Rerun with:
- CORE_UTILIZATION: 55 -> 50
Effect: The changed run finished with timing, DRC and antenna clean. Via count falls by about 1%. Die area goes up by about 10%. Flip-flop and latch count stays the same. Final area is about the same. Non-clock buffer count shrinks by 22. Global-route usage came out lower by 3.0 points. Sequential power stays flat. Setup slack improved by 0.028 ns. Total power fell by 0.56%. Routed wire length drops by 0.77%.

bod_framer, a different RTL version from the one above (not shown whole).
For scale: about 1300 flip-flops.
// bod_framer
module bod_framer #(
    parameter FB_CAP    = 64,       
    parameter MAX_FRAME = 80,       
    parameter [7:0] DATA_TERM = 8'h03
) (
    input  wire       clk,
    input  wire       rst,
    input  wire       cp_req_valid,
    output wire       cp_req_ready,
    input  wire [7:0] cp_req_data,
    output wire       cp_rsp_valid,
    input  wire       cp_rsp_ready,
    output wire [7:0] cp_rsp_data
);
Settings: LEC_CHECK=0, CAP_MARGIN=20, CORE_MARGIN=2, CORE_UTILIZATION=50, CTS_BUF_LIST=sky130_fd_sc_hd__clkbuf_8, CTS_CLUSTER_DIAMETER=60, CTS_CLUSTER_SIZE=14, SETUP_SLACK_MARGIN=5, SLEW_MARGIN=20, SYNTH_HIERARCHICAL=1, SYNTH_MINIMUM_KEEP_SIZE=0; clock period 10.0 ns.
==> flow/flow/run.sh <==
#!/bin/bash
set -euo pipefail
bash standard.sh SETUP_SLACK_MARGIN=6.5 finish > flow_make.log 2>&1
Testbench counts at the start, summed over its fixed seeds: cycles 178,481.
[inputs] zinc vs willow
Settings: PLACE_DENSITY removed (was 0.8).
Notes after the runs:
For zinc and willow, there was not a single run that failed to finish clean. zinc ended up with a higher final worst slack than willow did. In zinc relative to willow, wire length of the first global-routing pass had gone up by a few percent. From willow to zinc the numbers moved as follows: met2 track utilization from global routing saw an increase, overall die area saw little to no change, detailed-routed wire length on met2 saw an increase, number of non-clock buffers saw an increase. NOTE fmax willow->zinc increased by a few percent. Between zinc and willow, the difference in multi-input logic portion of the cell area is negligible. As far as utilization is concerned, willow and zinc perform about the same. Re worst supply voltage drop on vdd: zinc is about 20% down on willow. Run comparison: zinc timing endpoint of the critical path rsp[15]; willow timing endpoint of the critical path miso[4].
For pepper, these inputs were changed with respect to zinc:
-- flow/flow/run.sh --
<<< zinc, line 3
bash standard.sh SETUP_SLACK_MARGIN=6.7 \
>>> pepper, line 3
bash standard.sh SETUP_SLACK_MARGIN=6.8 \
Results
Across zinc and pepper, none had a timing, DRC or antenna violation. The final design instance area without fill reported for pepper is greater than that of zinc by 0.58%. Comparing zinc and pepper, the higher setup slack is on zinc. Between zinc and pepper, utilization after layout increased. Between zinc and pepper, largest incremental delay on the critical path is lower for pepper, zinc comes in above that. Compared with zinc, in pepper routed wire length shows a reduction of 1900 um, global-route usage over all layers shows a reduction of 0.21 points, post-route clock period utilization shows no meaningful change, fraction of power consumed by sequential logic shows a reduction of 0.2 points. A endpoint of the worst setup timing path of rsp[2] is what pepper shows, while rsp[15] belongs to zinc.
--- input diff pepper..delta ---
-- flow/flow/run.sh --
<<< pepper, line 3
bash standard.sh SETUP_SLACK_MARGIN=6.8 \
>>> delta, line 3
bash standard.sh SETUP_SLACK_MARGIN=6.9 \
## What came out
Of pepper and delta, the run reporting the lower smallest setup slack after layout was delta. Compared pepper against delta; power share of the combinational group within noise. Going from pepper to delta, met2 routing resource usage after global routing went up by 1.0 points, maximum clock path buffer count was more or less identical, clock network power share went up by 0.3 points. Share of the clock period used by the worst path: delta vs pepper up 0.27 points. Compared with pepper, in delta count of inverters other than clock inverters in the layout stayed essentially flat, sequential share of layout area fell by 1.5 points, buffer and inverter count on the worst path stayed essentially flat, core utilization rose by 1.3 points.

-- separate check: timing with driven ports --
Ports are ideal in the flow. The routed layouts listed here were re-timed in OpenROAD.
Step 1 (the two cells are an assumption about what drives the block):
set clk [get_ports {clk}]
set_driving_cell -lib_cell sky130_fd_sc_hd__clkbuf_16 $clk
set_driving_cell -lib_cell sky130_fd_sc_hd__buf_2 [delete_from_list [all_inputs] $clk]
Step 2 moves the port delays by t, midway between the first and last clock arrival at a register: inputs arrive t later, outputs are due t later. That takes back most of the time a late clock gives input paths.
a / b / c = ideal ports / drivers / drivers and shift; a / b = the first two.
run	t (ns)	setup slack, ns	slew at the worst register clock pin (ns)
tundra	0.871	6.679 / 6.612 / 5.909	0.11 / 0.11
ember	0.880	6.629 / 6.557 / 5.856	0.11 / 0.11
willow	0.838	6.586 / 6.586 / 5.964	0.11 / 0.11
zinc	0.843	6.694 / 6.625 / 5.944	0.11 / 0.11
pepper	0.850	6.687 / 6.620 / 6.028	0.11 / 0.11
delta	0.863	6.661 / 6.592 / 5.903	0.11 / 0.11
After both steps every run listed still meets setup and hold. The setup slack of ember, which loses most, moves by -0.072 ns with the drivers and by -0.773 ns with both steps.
This design comes from an exercise in tuning for small area on the open sky130 flow, not from production work. The RTL was checked by simulation tests, not by an equivalence proof against the original design. No activity file was given, so power comes from the tool's default toggle rates.

Setup of willow:
// grbl_stepper
module grbl_stepper (
    input  wire        clk,
    input  wire        rst,
    input  wire [5:0]  cfg_invert_mask,
    input  wire        cfg_invert_enable,
    input  wire [15:0] cfg_accel_period,
    input  wire [31:0] cfg_min_rate,
    input  wire        tick,
    input  wire        pulse_reset,
    input  wire        cmd_valid,
    input  wire [7:0]  cmd,
    input  wire [3:0]  seg_head,
    input  wire [2:0]  blk_head,
    output reg  [6:0]  mem_addr,
    input  wire [31:0] mem_rdata,
    output reg  [5:0]  pins,
    output reg         disable_line,
    output reg         tick_enabled,
    output reg  [1:0]  run_state,
    output reg         cycle_stop,
    output reg  [3:0]  fault,
    output reg  [3:0]  seg_tail,
    output reg  [2:0]  blk_tail,
    output reg  [31:0] pos_x,
    output reg  [31:0] pos_y,
    output reg  [31:0] pos_z
);
For scale: roughly 1500 cells after synthesis, about 0.015 mm² of cells after synthesis.
==> flow/config.mk <==
export PLATFORM = sky130hd
export DESIGN_NAME = grbl_stepper
export DESIGN_NICKNAME = grbl_stepper
export VERILOG_FILES = /design/flow/design.v
export SDC_FILE = /design/flow/constraint.sdc
export NUM_CORES = 4
export LEC_CHECK = 0
export CAP_MARGIN = 0
export CORE_MARGIN = 2
export CORE_UTILIZATION = 40
export SLEW_MARGIN = 0
==> flow/constraint.sdc <==
create_clock -name core_clock -period 12.5 [get_ports {clk}]
set_input_delay 2.5000 -clock core_clock [delete_from_list [all_inputs] [get_ports {clk}]]
set_output_delay 2.5000 -clock core_clock [all_outputs]
set_load 0.01 [all_outputs]
standard.sh (not shown) runs the stock make flow with config.mk's settings and CLKGATE_MAP_FILE= SYNTH_SCRIPT=/design/flow/synth_recipe.tcl, a recipe that flattens the netlist after the stock synthesis.
==> flow/flow/run.sh <==
#!/bin/bash
# Standard ORFS layout with three changes:
# - after synthesis, OpenROAD's restructure re-maps the combinational logic
#   for area (with a copy of the library that leaves out the don't-use cells);
# - the port buffers are the smallest buffer cell (repair may upsize them);
# - the clock tree uses smaller buffers, larger sink clusters, no dummy loads.
set -euo pipefail
export BUFFER_PORTS_ARGS="-buffer_cell sky130_fd_sc_hd__buf_1"
export CTS_ARGS="-sink_clustering_enable -repair_clock_nets -buf_list {sky130_fd_sc_hd__clkbuf_4 sky130_fd_sc_hd__clkbuf_8} -sink_clustering_size 16 -sink_clustering_max_diameter 50 -dont_use_dummy_load"
bash standard.sh synth > synth.log 2>&1
python3 flow/filter_lib.py "$FLOW_HOME/platforms/sky130hd/lib/sky130_fd_sc_hd__tt_025C_1v80.lib" \
    restructure.lib 'sky130_fd_sc_hd__lpflow_*' 'sky130_fd_sc_hd__probe*' > filter_lib.log 2>&1
mkdir -p restructure_work
openroad -no_init -exit flow/restructure.tcl > restructure.log 2>&1
touch "orfs/results/$FLOW_PLATFORM/grbl_stepper/base/1_synth.sdc"
bash standard.sh > standard.log 2>&1
Other scripts of this flow, unchanged in this note and not shown: flow/flow/filter_lib.py, flow/flow/restructure.tcl
willow finished every stage and its layout cleared the timing, design-rule and antenna checks.
> inputs changed (willow -> zinc)
--- a/flow/design.v
+++ b/flow/design.v
@@ -74,17 +74,17 @@
     reg       wr_ring, wr_rate, wr_cnt;
     reg [31:0] op_a, op_b;
     always @(*) begin
         case (a_sel)
             A_RATE:  op_a = rate;
             A_RING:  op_a = r0;
             A_AP:    op_a = {16'd0, cfg_accel_period};
             A_CNT:   op_a = {16'd0, ramp_count};
-            A_POS:   op_a = (sub[1:0] == 2'd1) ? pos_x : (sub[1:0] == 2'd2) ? pos_y : pos_z;
+            A_POS:   op_a = pos_x;
             default: op_a = 32'd0;
         endcase
         case (b_sel)
             B_MEM:   op_b = mem_rdata;
             B_RATE:  op_b = rate;
             B_MIN:   op_b = cfg_min_rate;
             B_CNT:   op_b = {16'd0, ramp_count};
             B_APH:   op_b = {17'd0, cfg_accel_period[15:1]};
@@ -132,20 +132,23 @@
     wire [1:0]  ld_ramp_state = load_blk ? RAMP_ACCEL : ramp_state;
     wire [1:0]  ap_ramp_state = seg_w[13] ? RAMP_DECEL : ld_ramp_state;
     wire seg_ok = (run_state != RS_HOLD) && (seg_tail != seg_head) &&
                   (seg_fault == F_NONE) && !(load_blk && blk_tail == blk_head);
     wire accel_tick = (ramp_state != RAMP_CRUISE) && (ramp_count[15:1] == 15'd0);
     wire is_accel = (ramp_state == RAMP_ACCEL);
     wire        do_init = rst | (cmd_valid && cmd == C_INIT && !cfg_bad);
     wire        pos_slot = (state == ST_STEP) && (sub[2] == 1'b1) && (sub[1:0] != 2'd0);
+    wire [31:0] pos_keep = {32{~do_init}};
     always @(posedge clk) begin
-        if (do_init | (pos_slot && sub[1:0] == 2'd1 && sf[0])) pos_x <= alu_out;
-        if (do_init | (pos_slot && sub[1:0] == 2'd2 && sf[1])) pos_y <= alu_out;
-        if (do_init | (pos_slot && sub[1:0] == 2'd3 && sf[2])) pos_z <= alu_out;
+        if (do_init | pos_slot) begin
+            pos_x <= pos_y & pos_keep;
+            pos_y <= pos_z & pos_keep;
+            pos_z <= alu_out;
+        end
     end
     wire [7:0] seg_steps_dec = segment_steps - 8'd1;
     wire [3:0] seg_tail_inc = (seg_tail == N - 1) ? 4'd0 : seg_tail + 4'd1;
     always @(*) begin
         a_sel = A_ZERO; b_sel = B_MEM; o_sel = O_SUM;
         sub_op = 1'b1; cin0 = 1'b0;
         wr_ring = 1'b0; wr_rate = 1'b0; wr_cnt = 1'b0;
         mem_addr = {3'b000, seg_tail};
@@ -244,18 +247,20 @@
                     3'd1, 3'd2, 3'd3: begin      
                         a_sel = A_RING; wr_ring = 1'b1;
                     end
                     3'd4: begin                  
                         a_sel = A_RING; wr_ring = 1'b1;
                     end
                     default: begin               
                         a_sel = A_POS;
-                        if ((sub[1:0] == 2'd1) ? b_dir[0] :
-                            (sub[1:0] == 2'd2) ? b_dir[1] : b_dir[2]) begin
+                        if (!((sub[1:0] == 2'd1) ? sf[0] : (sub[1:0] == 2'd2) ? sf[1] : sf[2])) begin
+                            b_sel = B_ZERO; sub_op = 1'b0;
+                        end else if ((sub[1:0] == 2'd1) ? b_dir[0] :
+                                     (sub[1:0] == 2'd2) ? b_dir[1] : b_dir[2]) begin
                             b_sel = B_ZERO; cin0 = 1'b1;
                         end else begin
                             b_sel = B_ONE; sub_op = 1'b0;
                         end
                     end
                 endcase
                 case (sub)
                     3'd1: mem_addr = blk_a(blk_tail, 3'd1);
==> results.txt <==
The clock share of power of zinc is higher than that of willow. On routed wire length, the higher figure sits with willow, not zinc. Share of the clock period used by the worst path: zinc > willow. Total global-route track usage, zinc and willow: smaller value in zinc. zinc: global routing usage on met3 is 0.95 points lower than what willow reported. The share of cell area taken by multi-input logic gates of willow and that of zinc are within noise of each other. Compared with willow, the router placed fewer vias in zinc. Note that the total number of cells along the worst setup path recorded for willow amounts to 0.868 times the value seen in zinc.

* * *

Another version of the RTL of grbl_stepper (not shown whole).
Size in the first run: about 2600 cells after synthesis, roughly 330 flip-flops, roughly 230 I/O pins.
==> flow/config.mk <==
export PLATFORM = sky130hd
export DESIGN_NAME = grbl_stepper
export DESIGN_NICKNAME = grbl_stepper
export VERILOG_FILES = /design/flow/design.v
export SDC_FILE = /design/flow/constraint.sdc
export NUM_CORES = 4
export LEC_CHECK = 0
export CAP_MARGIN = 20
export CORE_MARGIN = 2
export CORE_UTILIZATION = 40
export SLEW_MARGIN = 20
==> flow/constraint.sdc <==
create_clock -name core_clock -period 12.5 [get_ports {clk}]
set_input_delay 2.5000 -clock core_clock [delete_from_list [all_inputs] [get_ports {clk}]]
set_output_delay 2.5000 -clock core_clock [all_outputs]
set_load 0.01 [all_outputs]
run.sh (not shown) runs the stock make flow with config.mk's settings and CLKGATE_MAP_FILE= SYNTH_SCRIPT=/design/flow/synth_recipe.tcl, a recipe that flattens the netlist after the stock synthesis.
Stock flow here: none of the scripts above is used.
Then changed:
--- a/flow/design.v
+++ b/flow/design.v
@@ -118,14 +118,25 @@
             else if (ld_ramp_state == RAMP_ACCEL)
                 ap_ramp_count = cfg_accel_period - ld_ramp_count;
             ap_ramp_state = RAMP_DECEL;
         end
     end
     wire accel_tick = (ramp_state != RAMP_CRUISE) && (ramp_count[15:1] == 15'd0);
     wire is_accel = (ramp_state == RAMP_ACCEL);
+    wire        do_init = rst | (cmd_valid && cmd == C_INIT && !cfg_bad);
+    wire [31:0] pos_sel = (sub[1:0] == 2'd1) ? pos_x : (sub[1:0] == 2'd2) ? pos_y : pos_z;
+    wire        pos_dir = (sub[1:0] == 2'd1) ? b_dir[0] : (sub[1:0] == 2'd2) ? b_dir[1] : b_dir[2];
+    wire [31:0] pos_nxt = pos_sel + {{31{pos_dir}}, 1'b1};
+    wire [31:0] pos_d = pos_nxt & {32{~do_init}};
+    wire        pos_step = (state == ST_STEP) && alu_s[31] && (fault == F_NONE);
+    always @(posedge clk) begin
+        if (do_init | (pos_step && sub == 3'd1)) pos_x <= pos_d;
+        if (do_init | (pos_step && sub == 3'd2)) pos_y <= pos_d;
+        if (do_init | (pos_step && sub == 3'd3)) pos_z <= pos_d;
+    end
     wire [7:0] seg_steps_dec = segment_steps - 8'd1;
     wire [3:0] seg_tail_inc = (seg_tail == N - 1) ? 4'd0 : seg_tail + 4'd1;
     always @(*) begin
         a_sel = A_ZERO; b_sel = B_MEM; o_sel = O_SUM;
         sub_op = 1'b1; cin0 = 1'b0;
         wr_ring = 1'b0; wr_rate = 1'b0;
         mem_addr = {3'b000, seg_tail};
@@ -209,20 +220,19 @@
     end
     always @(posedge clk) begin
         if (wr_rate)
             rate <= alu_out;
     end
     wire tick_ok = tick && tick_enabled && (fault == F_NONE) && !pulse_armed &&
                    (state == ST_IDLE);
-    task automatic do_init;
+    task automatic init_regs;
         begin
             staged <= 1'b0;
             load_pend <= 1'b1; load_blk <= 1'b1;
             seg_tail <= 4'd0; blk_tail <= 3'd0;
-            pos_x <= 32'd0; pos_y <= 32'd0; pos_z <= 32'd0;
             run_state <= RS_IDLE;
             tick_enabled <= 1'b0; pulse_armed <= 1'b0;
             pins <= cfg_invert_mask;
             disable_line <= ~cfg_invert_enable;
             cycle_stop <= 1'b0;
             fault <= F_NONE;
             state <= ST_IDLE;
@@ -239,22 +249,22 @@
         if (rst)
             ph <= 2'd0;
         else
             ph <= ph + 2'd1;
     end
     always @(posedge clk) begin
         if (rst) begin
-            do_init;
+            init_regs;
             if (cfg_bad)
                 fault <= F_CONFIG;
         end else if (cmd_valid && cmd == C_INIT) begin
             if (cfg_bad)
                 fault <= F_CONFIG;
             else
-                do_init;
+                init_regs;
         end else if (fault == F_NONE) begin
             if (pulse_reset && pulse_armed) begin
                 pins <= {pins[5:3], cfg_invert_mask[2:0]};
                 pulse_armed <= 1'b0;
             end
             if (cmd_valid) begin
                 case (cmd)
@@ -393,23 +403,20 @@
                         end
                     end
                 end
                 ST_STEP: begin
                     case (sub)
                         3'd1: begin
                             sf[0] <= alu_s[31];
-                            if (alu_s[31]) pos_x <= b_dir[0] ? pos_x - 32'd1 : pos_x + 32'd1;
                         end
                         3'd2: begin
                             sf[1] <= alu_s[31];
-                            if (alu_s[31]) pos_y <= b_dir[1] ? pos_y - 32'd1 : pos_y + 32'd1;
                         end
                         3'd3: begin
                             sf[2] <= alu_s[31];
-                            if (alu_s[31]) pos_z <= b_dir[2] ? pos_z - 32'd1 : pos_z + 32'd1;
                         end
                         default: ;
                     endcase
                     sub <= sub + 3'd1;
                     if (sub == 3'd7) begin
                         if (segment_steps == 8'd0) begin
                             if (cur_eob) begin
=> The changed run went through all stages and came out clean. Synthesized cell count went down by 20%. Total power went up by 7.8%. Global-route usage went up by 0.64 points. Core utilization stays flat. Via count went down by 16%. Worst hold slack gets better by 5.0 ps. Cell count went down by 17%. Cell area went down by 9.3%.

-- port drivers added, routing unchanged --
In the flow no input, the clock included, has a driving cell. The finished layouts below were timed again as built, in two steps. Step 1: set_driving_cell puts a clkbuf_16 on clk and a buf_2 on each other input, an assumption about the parent block. Step 2 times the ports against the registers' clock, not the clock port: input delays grow and output delays shrink by t, the midpoint of the rising clock arrivals with the driver on. a / b / c = ideal / step 1 / step 2; a / b = the first two.
run	shift t [ns]	setup slack, ns	hold slack, ns
willow	0.589	1.757 / 1.784 / 1.196	0.272 / 0.272 / 0.272
zinc	0.625	1.321 / 1.349 / 0.724	0.289 / 0.289 / 0.289
the first run of note 2	0.634	4.303 / 4.303 / 3.697	0.317 / 0.317 / 0.317
the second run of note 2	0.609	5.137 / 5.137 / 4.665	0.322 / 0.322 / 0.322
After both steps setup and hold are still met in every run listed. For the first run of note 2, which loses most, drivers alone change the setup slack by 0.000 ns; drivers and shift together by -0.606 ns.
This design comes from an exercise in tuning for a short achievable clock period and few clock cycles on the open sky130 flow, not from production work.
In this exercise RTL edits were held to simulation tests only and were not proved equivalent to the original.
Power figures rest on the tool's default switching activity, not on a simulated workload.

File: flow/run.sh
#!/bin/bash
# synth_recipe.tcl (not shown) runs the flow's synth.tcl, then flattens the netlist and writes it again
# the make line also repeats each setting of config.mk as NAME=value (left out here)
make -C /OpenROAD-flow-scripts/flow DESIGN_CONFIG=/design/flow/config.mk WORK_HOME=/design/flow/orfs CLKGATE_MAP_FILE= SYNTH_SCRIPT=/design/flow/synth_recipe.tcl finish
File: flow/config.mk
export PLATFORM = sky130hd
export DESIGN_NAME = uc1609_framer
export DESIGN_NICKNAME = uc1609_framer
export VERILOG_FILES = /design/flow/design.v
export SDC_FILE = /design/flow/constraint.sdc
export NUM_CORES = 4
export LEC_CHECK = 0
export CAP_MARGIN = 20
export CORE_MARGIN = 2
export CORE_UTILIZATION = 40
export SLEW_MARGIN = 20
File: flow/constraint.sdc
create_clock -name core_clock -period 12.0 [get_ports {clk}]
set_input_delay 2.4000 -clock core_clock [delete_from_list [all_inputs] [get_ports {clk}]]
set_output_delay 2.4000 -clock core_clock [all_outputs]
set_load 0.01 [all_outputs]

----------

> _WORK TASK_: Copy verbatim, from the listing above, each line from the one containing "parameter [7:0] DATA_TERM = 8'h03" down to the one containing "period 10.0 ns.", inclusive.

> _ANSWER TO THIS PROBLEM_:
    parameter [7:0] DATA_TERM = 8'h03
) (
    input  wire       clk,
    input  wire       rst,
    input  wire       cp_req_valid,
    output wire       cp_req_ready,
    input  wire [7:0] cp_req_data,
    output wire       cp_rsp_valid,
    input  wire       cp_rsp_ready,
    output wire [7:0] cp_rsp_data
);
Settings: LEC_CHECK=0, CAP_MARGIN=20, CORE_MARGIN=2, CORE_UTILIZATION=50, CTS_BUF_LIST=sky130_fd_sc_hd__clkbuf_8, CTS_CLUSTER_DIAMETER=60, CTS_CLUSTER_SIZE=14, SETUP_SLACK_MARGIN=5, SLEW_MARGIN=20, SYNTH_HIERARCHICAL=1, SYNTH_MINIMUM_KEEP_SIZE=0; clock period 10.0 ns.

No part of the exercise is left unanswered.